**TASK DETAILS**
From the entries below, output the line with "assign o_lsu_rrs_rd = wr_en & last;" and each following line up to and including the line with "a mask behind", exactly as written.

SUPPLIED MATERIAL Start Marker

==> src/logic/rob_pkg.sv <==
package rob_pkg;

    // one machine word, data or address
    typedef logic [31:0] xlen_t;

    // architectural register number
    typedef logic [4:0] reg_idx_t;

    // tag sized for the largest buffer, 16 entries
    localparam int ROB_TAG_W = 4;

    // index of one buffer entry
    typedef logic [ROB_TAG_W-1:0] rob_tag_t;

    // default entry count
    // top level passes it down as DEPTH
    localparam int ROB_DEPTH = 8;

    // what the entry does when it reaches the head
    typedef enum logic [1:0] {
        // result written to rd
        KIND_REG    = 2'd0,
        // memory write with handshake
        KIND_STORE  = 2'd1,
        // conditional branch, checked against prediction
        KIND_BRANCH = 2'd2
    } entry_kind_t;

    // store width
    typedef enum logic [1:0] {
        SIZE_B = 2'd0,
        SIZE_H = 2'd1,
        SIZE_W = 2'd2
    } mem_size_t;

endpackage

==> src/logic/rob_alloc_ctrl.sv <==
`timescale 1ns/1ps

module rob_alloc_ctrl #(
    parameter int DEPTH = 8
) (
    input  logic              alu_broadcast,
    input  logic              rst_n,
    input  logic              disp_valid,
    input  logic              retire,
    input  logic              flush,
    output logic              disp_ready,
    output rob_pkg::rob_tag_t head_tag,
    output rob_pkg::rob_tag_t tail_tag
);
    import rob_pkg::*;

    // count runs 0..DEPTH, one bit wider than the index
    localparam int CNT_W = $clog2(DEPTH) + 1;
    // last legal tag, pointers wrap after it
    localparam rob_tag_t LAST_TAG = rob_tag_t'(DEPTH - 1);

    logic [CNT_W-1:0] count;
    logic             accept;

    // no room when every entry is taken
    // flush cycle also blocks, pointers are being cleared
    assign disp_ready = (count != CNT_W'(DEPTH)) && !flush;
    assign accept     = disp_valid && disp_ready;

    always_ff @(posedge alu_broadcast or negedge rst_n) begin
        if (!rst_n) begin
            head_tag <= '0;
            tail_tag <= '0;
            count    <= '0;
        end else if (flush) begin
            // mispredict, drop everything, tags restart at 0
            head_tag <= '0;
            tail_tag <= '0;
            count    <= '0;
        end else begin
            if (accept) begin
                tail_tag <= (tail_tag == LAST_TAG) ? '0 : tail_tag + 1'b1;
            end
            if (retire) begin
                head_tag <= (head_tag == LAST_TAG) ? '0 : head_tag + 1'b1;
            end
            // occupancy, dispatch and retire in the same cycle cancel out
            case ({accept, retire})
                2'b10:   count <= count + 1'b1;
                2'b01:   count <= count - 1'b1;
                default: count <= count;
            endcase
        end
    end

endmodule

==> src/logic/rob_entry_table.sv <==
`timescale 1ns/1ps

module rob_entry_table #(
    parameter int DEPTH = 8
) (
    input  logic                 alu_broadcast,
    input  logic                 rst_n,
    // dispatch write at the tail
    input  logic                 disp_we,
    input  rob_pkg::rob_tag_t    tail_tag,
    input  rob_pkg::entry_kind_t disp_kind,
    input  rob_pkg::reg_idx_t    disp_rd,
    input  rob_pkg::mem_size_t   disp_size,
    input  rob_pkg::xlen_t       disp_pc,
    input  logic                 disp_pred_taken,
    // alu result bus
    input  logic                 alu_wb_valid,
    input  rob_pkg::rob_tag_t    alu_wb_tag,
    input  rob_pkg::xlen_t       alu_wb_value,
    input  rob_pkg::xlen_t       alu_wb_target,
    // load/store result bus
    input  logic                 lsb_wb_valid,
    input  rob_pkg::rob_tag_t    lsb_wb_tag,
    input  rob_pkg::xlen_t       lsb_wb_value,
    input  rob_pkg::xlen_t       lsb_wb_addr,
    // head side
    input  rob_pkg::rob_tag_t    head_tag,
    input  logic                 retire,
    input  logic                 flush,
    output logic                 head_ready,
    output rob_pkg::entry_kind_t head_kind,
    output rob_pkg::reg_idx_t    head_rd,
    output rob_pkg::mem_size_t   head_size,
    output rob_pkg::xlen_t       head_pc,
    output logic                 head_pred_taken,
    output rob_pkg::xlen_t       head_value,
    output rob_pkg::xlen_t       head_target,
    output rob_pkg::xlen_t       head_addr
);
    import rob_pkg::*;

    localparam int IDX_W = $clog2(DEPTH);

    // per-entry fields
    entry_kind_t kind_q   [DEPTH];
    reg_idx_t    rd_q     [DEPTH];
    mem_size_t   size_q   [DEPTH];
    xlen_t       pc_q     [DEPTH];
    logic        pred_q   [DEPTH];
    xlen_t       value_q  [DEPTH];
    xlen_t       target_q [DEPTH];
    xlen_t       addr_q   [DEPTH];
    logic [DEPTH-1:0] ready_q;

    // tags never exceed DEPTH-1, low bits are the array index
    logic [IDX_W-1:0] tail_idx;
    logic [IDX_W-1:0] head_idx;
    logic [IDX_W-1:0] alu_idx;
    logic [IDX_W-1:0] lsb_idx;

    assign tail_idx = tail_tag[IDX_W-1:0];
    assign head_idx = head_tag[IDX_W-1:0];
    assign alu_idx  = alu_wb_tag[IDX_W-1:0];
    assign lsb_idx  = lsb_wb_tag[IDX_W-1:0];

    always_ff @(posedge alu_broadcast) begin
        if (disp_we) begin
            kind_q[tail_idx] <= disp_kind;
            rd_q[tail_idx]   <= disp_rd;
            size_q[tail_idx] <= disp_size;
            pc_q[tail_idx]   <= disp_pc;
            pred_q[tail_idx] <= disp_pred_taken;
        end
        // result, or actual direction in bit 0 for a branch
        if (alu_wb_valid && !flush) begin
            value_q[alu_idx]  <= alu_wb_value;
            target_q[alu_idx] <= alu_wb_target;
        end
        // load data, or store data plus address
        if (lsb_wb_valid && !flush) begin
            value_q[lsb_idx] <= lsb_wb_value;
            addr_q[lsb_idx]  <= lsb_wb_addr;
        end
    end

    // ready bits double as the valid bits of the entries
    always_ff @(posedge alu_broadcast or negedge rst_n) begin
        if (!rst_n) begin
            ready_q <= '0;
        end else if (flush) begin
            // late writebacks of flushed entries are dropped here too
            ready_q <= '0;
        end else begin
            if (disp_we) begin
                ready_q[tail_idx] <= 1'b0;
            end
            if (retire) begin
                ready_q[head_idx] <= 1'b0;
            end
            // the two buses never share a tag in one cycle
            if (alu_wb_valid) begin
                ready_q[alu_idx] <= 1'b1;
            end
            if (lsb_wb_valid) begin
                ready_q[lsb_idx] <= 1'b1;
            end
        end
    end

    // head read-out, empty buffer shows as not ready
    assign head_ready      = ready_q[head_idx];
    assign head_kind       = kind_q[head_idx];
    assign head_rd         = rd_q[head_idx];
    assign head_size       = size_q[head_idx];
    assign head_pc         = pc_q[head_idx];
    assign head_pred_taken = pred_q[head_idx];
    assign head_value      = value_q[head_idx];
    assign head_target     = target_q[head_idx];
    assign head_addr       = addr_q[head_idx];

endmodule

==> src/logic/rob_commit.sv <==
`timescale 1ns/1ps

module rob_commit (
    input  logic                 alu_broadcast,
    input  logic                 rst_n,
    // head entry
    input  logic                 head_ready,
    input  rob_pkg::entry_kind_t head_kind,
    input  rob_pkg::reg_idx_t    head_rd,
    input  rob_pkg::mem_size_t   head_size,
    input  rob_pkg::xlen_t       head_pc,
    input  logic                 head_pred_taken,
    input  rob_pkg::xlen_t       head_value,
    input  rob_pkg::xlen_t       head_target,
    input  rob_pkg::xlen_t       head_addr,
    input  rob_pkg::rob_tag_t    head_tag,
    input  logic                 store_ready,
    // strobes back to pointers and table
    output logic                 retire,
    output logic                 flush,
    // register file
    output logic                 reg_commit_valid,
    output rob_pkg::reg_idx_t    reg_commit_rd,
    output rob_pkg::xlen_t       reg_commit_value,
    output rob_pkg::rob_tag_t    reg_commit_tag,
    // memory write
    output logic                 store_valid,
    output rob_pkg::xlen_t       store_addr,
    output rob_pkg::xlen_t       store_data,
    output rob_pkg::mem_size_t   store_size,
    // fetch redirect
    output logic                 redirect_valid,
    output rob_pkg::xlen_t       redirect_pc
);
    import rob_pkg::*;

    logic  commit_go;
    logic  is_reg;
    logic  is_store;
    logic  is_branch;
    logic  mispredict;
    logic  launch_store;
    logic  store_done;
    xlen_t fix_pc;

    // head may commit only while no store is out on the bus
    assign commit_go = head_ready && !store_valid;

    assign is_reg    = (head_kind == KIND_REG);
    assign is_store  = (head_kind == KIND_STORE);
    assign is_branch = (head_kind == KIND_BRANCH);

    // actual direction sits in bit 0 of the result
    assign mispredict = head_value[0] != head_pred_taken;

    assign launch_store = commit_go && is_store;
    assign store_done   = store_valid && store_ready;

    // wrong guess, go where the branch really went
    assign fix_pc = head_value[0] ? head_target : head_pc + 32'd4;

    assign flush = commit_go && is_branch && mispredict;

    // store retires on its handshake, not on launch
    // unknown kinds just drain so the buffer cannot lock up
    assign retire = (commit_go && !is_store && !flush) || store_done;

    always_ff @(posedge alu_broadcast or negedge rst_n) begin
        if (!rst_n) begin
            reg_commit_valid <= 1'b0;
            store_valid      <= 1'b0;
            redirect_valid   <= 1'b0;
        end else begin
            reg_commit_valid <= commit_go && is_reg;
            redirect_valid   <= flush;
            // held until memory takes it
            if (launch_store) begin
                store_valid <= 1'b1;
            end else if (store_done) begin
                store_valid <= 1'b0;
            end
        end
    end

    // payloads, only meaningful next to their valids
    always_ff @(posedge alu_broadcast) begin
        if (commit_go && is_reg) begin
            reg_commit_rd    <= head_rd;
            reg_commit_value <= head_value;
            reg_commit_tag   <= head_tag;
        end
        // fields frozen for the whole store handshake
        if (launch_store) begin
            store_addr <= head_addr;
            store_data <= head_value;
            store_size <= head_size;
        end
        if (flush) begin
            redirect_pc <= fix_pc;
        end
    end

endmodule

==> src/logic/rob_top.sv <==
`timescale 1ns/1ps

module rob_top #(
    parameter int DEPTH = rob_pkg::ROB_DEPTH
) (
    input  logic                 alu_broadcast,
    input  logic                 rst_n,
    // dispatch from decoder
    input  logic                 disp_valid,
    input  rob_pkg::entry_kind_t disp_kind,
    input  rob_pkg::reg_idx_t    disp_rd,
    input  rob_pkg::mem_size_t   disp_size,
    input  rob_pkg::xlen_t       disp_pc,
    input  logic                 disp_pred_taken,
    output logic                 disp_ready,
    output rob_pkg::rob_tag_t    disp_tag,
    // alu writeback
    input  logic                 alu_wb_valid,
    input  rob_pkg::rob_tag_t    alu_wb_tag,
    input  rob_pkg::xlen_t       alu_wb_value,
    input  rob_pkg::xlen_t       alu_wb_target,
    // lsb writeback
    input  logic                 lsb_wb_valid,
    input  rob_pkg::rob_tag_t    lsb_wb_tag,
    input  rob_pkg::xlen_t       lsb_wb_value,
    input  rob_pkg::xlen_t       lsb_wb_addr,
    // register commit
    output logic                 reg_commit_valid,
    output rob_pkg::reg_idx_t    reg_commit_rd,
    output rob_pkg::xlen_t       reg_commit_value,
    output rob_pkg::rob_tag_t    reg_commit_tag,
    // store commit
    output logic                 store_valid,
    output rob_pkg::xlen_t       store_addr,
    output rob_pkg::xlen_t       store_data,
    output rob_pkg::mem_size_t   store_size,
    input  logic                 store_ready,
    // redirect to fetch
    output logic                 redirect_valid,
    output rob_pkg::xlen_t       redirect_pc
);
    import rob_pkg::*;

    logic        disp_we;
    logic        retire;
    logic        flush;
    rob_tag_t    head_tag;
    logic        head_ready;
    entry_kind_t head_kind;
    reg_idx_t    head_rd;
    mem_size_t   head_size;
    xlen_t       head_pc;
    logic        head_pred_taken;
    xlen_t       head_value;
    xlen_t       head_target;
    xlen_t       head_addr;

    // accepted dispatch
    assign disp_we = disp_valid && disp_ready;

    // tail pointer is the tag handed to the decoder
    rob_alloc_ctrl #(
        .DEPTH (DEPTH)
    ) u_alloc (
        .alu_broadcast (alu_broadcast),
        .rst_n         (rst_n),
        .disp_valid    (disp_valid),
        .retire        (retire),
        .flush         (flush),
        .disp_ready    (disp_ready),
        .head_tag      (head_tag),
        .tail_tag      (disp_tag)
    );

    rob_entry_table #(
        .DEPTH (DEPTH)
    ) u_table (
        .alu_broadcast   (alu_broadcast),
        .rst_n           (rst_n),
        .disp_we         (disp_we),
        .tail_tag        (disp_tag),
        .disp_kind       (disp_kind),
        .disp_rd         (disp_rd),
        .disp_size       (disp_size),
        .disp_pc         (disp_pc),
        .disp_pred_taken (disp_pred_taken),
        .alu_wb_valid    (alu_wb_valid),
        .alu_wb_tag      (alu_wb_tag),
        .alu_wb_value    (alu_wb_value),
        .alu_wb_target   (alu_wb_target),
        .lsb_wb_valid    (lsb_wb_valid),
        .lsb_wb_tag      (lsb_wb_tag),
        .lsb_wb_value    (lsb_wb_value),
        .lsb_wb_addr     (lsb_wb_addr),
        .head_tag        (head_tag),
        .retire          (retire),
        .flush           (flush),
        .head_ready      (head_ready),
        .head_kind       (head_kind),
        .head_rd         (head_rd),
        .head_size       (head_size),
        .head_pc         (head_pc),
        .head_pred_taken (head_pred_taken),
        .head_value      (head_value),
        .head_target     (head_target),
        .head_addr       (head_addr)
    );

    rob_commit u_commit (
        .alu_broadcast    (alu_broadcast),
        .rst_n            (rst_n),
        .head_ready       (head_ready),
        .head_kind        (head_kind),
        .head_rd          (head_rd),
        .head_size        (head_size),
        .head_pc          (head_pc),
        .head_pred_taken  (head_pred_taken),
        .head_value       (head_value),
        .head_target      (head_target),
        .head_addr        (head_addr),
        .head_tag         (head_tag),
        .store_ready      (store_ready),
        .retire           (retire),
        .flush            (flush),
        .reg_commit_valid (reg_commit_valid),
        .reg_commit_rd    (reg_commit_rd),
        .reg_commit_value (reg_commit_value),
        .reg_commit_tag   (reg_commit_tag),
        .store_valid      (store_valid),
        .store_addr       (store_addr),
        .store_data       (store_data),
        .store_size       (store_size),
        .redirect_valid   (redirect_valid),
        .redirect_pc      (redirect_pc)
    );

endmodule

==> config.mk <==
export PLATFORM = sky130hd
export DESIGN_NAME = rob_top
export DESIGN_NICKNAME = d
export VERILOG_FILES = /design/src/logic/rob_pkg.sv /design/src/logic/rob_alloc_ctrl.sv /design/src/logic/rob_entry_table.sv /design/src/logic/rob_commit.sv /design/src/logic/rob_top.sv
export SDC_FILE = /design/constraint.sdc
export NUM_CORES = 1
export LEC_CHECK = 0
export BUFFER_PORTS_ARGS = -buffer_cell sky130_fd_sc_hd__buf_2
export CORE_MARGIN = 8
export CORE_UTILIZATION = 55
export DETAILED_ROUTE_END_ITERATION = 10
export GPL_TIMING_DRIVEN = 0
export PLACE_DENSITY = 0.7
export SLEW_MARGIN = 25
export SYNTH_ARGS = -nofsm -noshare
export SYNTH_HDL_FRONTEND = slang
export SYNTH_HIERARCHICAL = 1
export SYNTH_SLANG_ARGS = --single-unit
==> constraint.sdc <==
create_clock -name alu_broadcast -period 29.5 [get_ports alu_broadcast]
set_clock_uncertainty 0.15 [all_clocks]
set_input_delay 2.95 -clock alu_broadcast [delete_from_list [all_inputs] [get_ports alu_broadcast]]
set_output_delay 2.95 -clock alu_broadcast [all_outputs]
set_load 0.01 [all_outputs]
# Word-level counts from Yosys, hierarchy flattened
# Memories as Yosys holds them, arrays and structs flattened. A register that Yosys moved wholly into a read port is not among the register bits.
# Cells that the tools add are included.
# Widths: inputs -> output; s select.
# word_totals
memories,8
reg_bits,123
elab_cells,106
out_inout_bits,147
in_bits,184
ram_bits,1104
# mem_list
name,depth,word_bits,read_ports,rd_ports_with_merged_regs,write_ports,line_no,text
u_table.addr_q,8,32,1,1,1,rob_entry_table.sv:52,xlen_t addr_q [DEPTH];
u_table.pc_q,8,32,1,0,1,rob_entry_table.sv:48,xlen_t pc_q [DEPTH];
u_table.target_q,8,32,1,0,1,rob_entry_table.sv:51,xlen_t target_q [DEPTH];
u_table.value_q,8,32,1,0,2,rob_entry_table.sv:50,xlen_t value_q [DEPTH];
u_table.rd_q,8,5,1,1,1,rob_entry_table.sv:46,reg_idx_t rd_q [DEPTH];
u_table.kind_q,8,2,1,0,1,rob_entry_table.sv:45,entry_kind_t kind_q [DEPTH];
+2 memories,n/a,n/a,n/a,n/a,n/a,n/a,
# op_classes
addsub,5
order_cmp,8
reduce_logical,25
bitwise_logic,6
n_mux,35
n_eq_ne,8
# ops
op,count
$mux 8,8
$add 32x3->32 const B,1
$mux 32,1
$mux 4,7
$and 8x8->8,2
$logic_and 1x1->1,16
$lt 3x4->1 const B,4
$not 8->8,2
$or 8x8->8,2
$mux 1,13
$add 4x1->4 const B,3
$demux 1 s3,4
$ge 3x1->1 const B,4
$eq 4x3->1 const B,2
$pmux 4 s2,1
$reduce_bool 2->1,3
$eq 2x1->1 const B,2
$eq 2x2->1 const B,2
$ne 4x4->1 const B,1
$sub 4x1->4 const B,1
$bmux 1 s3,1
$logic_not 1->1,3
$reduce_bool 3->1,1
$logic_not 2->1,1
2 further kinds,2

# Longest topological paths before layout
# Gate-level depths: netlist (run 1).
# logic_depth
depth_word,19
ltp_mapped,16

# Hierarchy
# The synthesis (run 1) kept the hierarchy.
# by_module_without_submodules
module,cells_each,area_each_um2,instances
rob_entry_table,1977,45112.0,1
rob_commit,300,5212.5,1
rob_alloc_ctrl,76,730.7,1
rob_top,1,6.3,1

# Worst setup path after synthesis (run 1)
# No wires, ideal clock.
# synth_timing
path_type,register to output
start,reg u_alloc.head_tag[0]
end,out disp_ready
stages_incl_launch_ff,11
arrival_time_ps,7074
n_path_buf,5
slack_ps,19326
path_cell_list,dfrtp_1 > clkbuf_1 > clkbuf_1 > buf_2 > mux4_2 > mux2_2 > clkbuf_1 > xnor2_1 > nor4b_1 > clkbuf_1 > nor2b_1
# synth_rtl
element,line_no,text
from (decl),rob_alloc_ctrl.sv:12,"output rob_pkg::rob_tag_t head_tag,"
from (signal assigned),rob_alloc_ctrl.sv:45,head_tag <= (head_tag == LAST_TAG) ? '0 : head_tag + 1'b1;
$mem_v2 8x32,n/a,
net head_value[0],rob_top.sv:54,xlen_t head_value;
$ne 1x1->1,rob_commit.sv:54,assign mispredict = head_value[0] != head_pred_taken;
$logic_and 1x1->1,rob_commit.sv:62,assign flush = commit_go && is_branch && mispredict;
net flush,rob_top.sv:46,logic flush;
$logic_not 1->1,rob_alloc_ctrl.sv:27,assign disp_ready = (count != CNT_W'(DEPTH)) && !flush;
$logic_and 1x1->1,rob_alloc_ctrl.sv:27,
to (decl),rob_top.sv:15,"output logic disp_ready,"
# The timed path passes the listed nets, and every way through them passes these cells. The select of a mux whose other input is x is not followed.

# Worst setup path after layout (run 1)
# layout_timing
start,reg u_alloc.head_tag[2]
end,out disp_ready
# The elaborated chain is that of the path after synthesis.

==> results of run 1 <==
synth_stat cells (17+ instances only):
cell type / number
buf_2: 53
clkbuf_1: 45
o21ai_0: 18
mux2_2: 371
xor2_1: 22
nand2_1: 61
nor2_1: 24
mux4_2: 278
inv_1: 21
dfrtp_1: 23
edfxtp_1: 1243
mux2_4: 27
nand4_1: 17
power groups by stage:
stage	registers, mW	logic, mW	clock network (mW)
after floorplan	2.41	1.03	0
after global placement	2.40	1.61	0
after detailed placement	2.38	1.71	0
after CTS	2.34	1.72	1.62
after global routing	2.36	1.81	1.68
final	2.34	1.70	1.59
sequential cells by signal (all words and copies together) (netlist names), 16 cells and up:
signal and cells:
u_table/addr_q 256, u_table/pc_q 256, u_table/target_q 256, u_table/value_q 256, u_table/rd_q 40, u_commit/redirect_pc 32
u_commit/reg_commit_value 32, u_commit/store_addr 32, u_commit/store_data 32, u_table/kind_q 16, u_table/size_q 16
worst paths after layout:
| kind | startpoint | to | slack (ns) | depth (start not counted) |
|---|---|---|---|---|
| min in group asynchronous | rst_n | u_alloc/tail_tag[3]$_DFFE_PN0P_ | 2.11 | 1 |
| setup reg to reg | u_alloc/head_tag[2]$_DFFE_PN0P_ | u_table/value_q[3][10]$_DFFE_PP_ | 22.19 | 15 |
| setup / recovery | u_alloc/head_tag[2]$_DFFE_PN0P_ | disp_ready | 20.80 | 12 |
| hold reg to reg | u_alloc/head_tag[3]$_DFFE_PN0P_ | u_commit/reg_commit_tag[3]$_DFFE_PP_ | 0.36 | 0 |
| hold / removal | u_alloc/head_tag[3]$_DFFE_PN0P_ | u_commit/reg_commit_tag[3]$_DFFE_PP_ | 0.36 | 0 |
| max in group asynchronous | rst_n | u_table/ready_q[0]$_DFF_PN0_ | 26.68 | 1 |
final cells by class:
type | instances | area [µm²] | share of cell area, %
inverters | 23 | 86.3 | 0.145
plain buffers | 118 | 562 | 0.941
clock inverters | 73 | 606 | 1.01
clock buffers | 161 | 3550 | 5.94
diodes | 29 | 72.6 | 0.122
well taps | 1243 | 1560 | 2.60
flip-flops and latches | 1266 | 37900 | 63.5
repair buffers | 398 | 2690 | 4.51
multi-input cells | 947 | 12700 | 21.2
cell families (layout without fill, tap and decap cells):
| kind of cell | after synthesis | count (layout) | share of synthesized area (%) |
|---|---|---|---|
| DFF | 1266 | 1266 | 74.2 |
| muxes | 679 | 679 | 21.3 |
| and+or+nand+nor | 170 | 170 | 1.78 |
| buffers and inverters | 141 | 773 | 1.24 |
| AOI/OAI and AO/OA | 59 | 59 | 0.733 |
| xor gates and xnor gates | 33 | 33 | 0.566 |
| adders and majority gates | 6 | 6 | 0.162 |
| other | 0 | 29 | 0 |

SUPPLIED MATERIAL End Marker
SUPPLIED MATERIAL Start Marker

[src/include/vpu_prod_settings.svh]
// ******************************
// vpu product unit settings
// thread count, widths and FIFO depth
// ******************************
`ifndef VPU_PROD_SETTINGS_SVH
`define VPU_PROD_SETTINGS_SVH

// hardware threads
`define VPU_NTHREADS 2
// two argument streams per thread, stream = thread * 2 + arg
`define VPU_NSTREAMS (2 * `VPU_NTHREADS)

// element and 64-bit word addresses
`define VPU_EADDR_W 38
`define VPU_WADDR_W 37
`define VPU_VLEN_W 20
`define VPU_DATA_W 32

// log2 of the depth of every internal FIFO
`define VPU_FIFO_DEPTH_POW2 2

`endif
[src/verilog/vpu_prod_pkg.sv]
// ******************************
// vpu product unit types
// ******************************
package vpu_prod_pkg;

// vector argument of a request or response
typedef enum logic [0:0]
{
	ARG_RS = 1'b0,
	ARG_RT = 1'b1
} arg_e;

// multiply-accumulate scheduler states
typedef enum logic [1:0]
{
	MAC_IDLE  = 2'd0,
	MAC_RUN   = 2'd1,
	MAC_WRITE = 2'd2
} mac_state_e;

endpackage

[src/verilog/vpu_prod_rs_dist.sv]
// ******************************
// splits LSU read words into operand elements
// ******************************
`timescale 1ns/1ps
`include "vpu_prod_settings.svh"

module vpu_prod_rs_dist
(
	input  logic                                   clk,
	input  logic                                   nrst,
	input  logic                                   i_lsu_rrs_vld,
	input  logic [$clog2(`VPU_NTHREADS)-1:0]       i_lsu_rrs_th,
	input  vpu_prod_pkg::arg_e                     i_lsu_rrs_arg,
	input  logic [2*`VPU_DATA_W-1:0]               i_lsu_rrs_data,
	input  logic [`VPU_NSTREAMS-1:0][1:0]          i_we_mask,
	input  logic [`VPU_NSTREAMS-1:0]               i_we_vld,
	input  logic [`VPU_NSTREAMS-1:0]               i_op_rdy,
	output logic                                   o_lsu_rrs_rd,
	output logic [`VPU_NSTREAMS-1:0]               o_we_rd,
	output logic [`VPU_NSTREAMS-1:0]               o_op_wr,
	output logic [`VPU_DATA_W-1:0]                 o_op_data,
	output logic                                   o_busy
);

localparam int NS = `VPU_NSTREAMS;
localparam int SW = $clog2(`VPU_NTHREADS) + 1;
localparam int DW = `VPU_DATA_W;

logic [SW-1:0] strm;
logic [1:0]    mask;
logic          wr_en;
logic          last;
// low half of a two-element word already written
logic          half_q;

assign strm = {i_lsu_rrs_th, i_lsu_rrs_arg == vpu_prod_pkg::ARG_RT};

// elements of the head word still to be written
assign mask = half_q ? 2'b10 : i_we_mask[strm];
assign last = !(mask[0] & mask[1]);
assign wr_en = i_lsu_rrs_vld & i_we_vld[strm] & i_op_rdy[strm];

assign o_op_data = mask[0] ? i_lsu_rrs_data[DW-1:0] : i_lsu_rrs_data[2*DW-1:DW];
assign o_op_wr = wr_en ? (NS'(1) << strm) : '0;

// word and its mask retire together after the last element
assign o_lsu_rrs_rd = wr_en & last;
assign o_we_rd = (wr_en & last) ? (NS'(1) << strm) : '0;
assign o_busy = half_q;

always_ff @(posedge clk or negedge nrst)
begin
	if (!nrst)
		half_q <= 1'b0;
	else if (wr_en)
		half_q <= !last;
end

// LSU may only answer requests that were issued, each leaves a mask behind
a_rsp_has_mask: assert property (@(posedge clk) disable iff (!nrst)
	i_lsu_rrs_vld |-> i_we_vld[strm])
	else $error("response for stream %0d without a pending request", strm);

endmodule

SUPPLIED MATERIAL End Marker

**EXERCISE SOLUTION**
assign o_lsu_rrs_rd = wr_en & last;
assign o_we_rd = (wr_en & last) ? (NS'(1) << strm) : '0;
assign o_busy = half_q;

always_ff @(posedge clk or negedge nrst)
begin
	if (!nrst)
		half_q <= 1'b0;
	else if (wr_en)
		half_q <= !last;
end

// LSU may only answer requests that were issued, each leaves a mask behind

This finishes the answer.